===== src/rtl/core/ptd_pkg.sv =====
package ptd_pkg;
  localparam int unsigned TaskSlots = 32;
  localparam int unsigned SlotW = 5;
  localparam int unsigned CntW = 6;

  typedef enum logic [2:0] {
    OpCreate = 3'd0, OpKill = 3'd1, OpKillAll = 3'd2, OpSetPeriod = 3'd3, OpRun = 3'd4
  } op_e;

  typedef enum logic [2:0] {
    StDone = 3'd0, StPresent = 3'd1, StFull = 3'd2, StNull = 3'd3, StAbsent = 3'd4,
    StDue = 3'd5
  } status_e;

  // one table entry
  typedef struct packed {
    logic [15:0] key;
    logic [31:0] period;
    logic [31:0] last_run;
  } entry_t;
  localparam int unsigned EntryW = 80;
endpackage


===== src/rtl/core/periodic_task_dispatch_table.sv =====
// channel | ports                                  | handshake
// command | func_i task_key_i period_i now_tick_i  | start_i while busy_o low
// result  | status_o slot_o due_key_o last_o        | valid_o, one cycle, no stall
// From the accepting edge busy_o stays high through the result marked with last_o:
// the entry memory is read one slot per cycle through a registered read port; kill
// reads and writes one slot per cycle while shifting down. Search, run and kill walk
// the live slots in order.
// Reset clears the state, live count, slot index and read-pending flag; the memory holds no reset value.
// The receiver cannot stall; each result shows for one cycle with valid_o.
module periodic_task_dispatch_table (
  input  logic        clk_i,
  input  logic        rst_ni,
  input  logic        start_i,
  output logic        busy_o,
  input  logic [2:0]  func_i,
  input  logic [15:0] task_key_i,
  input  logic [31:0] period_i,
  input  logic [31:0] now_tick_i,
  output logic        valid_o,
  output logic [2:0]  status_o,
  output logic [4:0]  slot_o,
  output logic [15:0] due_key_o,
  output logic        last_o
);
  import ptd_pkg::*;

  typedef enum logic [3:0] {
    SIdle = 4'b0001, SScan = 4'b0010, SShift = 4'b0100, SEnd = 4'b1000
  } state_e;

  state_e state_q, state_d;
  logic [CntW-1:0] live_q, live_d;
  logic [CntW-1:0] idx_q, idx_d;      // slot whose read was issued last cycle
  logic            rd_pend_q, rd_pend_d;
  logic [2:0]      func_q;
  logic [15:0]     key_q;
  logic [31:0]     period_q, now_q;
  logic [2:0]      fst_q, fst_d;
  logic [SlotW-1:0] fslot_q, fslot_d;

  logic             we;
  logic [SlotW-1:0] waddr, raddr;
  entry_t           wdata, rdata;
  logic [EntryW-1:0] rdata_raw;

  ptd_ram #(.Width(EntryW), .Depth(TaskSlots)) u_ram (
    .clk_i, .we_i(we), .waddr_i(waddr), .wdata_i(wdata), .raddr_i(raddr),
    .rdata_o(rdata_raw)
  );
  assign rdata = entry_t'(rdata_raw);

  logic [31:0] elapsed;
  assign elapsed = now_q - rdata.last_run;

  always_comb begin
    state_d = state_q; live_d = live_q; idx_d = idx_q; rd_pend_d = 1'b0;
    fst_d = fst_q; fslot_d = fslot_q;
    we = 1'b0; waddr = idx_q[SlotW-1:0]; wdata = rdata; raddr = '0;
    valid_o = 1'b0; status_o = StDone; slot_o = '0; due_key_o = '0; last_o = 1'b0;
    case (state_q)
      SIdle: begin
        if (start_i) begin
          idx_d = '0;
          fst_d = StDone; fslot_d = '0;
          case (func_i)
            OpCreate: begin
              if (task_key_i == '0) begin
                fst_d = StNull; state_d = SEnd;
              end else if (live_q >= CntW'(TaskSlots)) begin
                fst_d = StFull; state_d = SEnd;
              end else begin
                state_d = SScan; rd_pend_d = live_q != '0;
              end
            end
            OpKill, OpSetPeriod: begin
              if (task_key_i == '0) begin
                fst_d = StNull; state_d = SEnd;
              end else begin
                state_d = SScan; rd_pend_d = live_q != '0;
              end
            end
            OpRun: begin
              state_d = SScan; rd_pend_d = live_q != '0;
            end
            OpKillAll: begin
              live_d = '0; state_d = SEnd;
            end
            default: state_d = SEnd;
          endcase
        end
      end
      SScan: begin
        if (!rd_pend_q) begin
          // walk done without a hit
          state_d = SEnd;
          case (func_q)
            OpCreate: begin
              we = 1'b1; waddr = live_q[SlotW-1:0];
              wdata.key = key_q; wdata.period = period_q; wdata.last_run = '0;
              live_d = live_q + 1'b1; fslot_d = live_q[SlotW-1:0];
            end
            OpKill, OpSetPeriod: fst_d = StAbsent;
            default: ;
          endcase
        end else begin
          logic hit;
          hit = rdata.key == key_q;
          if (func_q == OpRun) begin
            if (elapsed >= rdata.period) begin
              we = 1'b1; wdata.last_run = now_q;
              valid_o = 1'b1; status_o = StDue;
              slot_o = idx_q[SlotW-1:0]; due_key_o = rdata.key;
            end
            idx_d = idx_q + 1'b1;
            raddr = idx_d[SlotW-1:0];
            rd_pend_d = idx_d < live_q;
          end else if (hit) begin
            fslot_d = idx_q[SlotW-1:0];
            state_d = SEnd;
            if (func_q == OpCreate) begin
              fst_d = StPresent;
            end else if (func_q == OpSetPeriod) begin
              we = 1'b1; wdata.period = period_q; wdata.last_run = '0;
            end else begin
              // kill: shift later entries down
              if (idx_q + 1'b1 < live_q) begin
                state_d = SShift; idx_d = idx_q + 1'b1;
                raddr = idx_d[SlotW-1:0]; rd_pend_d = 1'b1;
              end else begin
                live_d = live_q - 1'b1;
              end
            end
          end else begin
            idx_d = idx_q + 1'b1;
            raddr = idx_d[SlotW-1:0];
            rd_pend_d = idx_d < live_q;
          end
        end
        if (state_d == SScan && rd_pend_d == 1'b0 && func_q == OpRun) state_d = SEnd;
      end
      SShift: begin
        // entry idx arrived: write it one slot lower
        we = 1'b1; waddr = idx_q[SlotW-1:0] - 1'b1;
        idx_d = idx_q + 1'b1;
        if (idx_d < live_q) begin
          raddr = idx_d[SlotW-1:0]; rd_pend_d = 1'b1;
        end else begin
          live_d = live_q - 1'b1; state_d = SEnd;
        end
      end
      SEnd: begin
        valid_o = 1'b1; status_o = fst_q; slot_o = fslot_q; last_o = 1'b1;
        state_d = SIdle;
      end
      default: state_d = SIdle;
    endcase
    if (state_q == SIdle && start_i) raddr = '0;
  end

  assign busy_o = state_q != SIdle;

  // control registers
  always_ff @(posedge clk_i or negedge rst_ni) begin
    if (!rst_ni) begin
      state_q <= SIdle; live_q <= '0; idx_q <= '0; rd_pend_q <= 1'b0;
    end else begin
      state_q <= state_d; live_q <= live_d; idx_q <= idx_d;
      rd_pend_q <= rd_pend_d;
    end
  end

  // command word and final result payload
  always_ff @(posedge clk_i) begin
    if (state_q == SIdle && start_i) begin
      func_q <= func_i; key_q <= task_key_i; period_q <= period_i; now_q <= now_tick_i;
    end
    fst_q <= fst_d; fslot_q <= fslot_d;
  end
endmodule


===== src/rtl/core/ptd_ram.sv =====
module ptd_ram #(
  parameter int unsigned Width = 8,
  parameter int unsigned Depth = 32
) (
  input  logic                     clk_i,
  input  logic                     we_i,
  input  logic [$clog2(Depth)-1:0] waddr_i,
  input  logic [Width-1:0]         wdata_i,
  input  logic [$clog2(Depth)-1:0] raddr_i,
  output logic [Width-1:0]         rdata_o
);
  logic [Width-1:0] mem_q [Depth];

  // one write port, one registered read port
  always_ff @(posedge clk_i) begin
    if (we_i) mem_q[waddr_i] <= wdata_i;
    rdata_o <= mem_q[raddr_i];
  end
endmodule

--

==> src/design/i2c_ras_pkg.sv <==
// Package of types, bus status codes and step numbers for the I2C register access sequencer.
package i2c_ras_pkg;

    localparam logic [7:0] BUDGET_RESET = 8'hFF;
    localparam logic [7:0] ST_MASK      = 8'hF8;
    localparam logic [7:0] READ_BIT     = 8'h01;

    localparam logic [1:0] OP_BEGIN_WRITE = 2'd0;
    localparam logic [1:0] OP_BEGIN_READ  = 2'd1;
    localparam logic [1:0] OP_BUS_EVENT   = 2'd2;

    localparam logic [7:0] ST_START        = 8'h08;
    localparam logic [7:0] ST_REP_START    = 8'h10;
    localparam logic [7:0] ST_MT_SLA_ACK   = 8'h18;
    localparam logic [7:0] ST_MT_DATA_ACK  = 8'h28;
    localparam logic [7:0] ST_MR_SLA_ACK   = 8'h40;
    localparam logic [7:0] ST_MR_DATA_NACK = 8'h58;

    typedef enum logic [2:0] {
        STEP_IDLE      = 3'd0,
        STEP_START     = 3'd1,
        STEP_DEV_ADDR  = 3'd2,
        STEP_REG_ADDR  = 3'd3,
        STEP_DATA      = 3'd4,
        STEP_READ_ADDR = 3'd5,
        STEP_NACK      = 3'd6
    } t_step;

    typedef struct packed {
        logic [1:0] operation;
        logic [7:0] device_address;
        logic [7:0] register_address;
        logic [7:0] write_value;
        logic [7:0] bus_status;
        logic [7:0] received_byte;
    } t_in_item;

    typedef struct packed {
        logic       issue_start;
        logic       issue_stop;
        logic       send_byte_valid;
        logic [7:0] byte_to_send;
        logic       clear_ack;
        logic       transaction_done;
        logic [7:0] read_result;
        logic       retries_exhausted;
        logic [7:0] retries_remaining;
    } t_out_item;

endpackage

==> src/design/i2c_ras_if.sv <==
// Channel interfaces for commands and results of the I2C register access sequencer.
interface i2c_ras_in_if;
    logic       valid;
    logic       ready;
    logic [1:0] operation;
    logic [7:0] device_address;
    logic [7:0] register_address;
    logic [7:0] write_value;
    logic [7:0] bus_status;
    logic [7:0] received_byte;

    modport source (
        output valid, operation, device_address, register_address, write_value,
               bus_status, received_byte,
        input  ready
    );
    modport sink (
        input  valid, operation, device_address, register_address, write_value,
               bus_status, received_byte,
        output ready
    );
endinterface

---

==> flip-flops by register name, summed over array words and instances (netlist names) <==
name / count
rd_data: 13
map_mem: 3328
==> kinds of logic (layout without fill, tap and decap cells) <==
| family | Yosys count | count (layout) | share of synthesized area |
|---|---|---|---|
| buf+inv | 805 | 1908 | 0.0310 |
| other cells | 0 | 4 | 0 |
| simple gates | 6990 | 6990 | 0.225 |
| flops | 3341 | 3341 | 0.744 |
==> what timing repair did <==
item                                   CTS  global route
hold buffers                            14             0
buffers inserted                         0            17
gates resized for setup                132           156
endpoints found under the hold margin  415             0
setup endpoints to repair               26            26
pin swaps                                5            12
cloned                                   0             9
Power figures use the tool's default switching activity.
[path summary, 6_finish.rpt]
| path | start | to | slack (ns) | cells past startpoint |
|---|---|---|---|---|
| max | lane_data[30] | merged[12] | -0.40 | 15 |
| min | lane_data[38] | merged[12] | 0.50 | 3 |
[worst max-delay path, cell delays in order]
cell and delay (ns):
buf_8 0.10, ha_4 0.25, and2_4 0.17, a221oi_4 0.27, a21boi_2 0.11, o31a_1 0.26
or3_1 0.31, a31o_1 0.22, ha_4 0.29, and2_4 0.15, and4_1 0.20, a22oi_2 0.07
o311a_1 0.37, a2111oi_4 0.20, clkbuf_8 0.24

Task description
Look above for the line with "name / count" and the line with "o311a_1 0.37, a2111oi_4 0.20, clkbuf_8 0.24". Retype those two lines and every line between them exactly, adding nothing.

Response below
name / count
rd_data: 13
map_mem: 3328
==> kinds of logic (layout without fill, tap and decap cells) <==
| family | Yosys count | count (layout) | share of synthesized area |
|---|---|---|---|
| buf+inv | 805 | 1908 | 0.0310 |
| other cells | 0 | 4 | 0 |
| simple gates | 6990 | 6990 | 0.225 |
| flops | 3341 | 3341 | 0.744 |
==> what timing repair did <==
item                                   CTS  global route
hold buffers                            14             0
buffers inserted                         0            17
gates resized for setup                132           156
endpoints found under the hold margin  415             0
setup endpoints to repair               26            26
pin swaps                                5            12
cloned                                   0             9
Power figures use the tool's default switching activity.
[path summary, 6_finish.rpt]
| path | start | to | slack (ns) | cells past startpoint |
|---|---|---|---|---|
| max | lane_data[30] | merged[12] | -0.40 | 15 |
| min | lane_data[38] | merged[12] | 0.50 | 3 |
[worst max-delay path, cell delays in order]
cell and delay (ns):
buf_8 0.10, ha_4 0.25, and2_4 0.17, a221oi_4 0.27, a21boi_2 0.11, o31a_1 0.26
or3_1 0.31, a31o_1 0.22, ha_4 0.29, and2_4 0.15, and4_1 0.20, a22oi_2 0.07
o311a_1 0.37, a2111oi_4 0.20, clkbuf_8 0.24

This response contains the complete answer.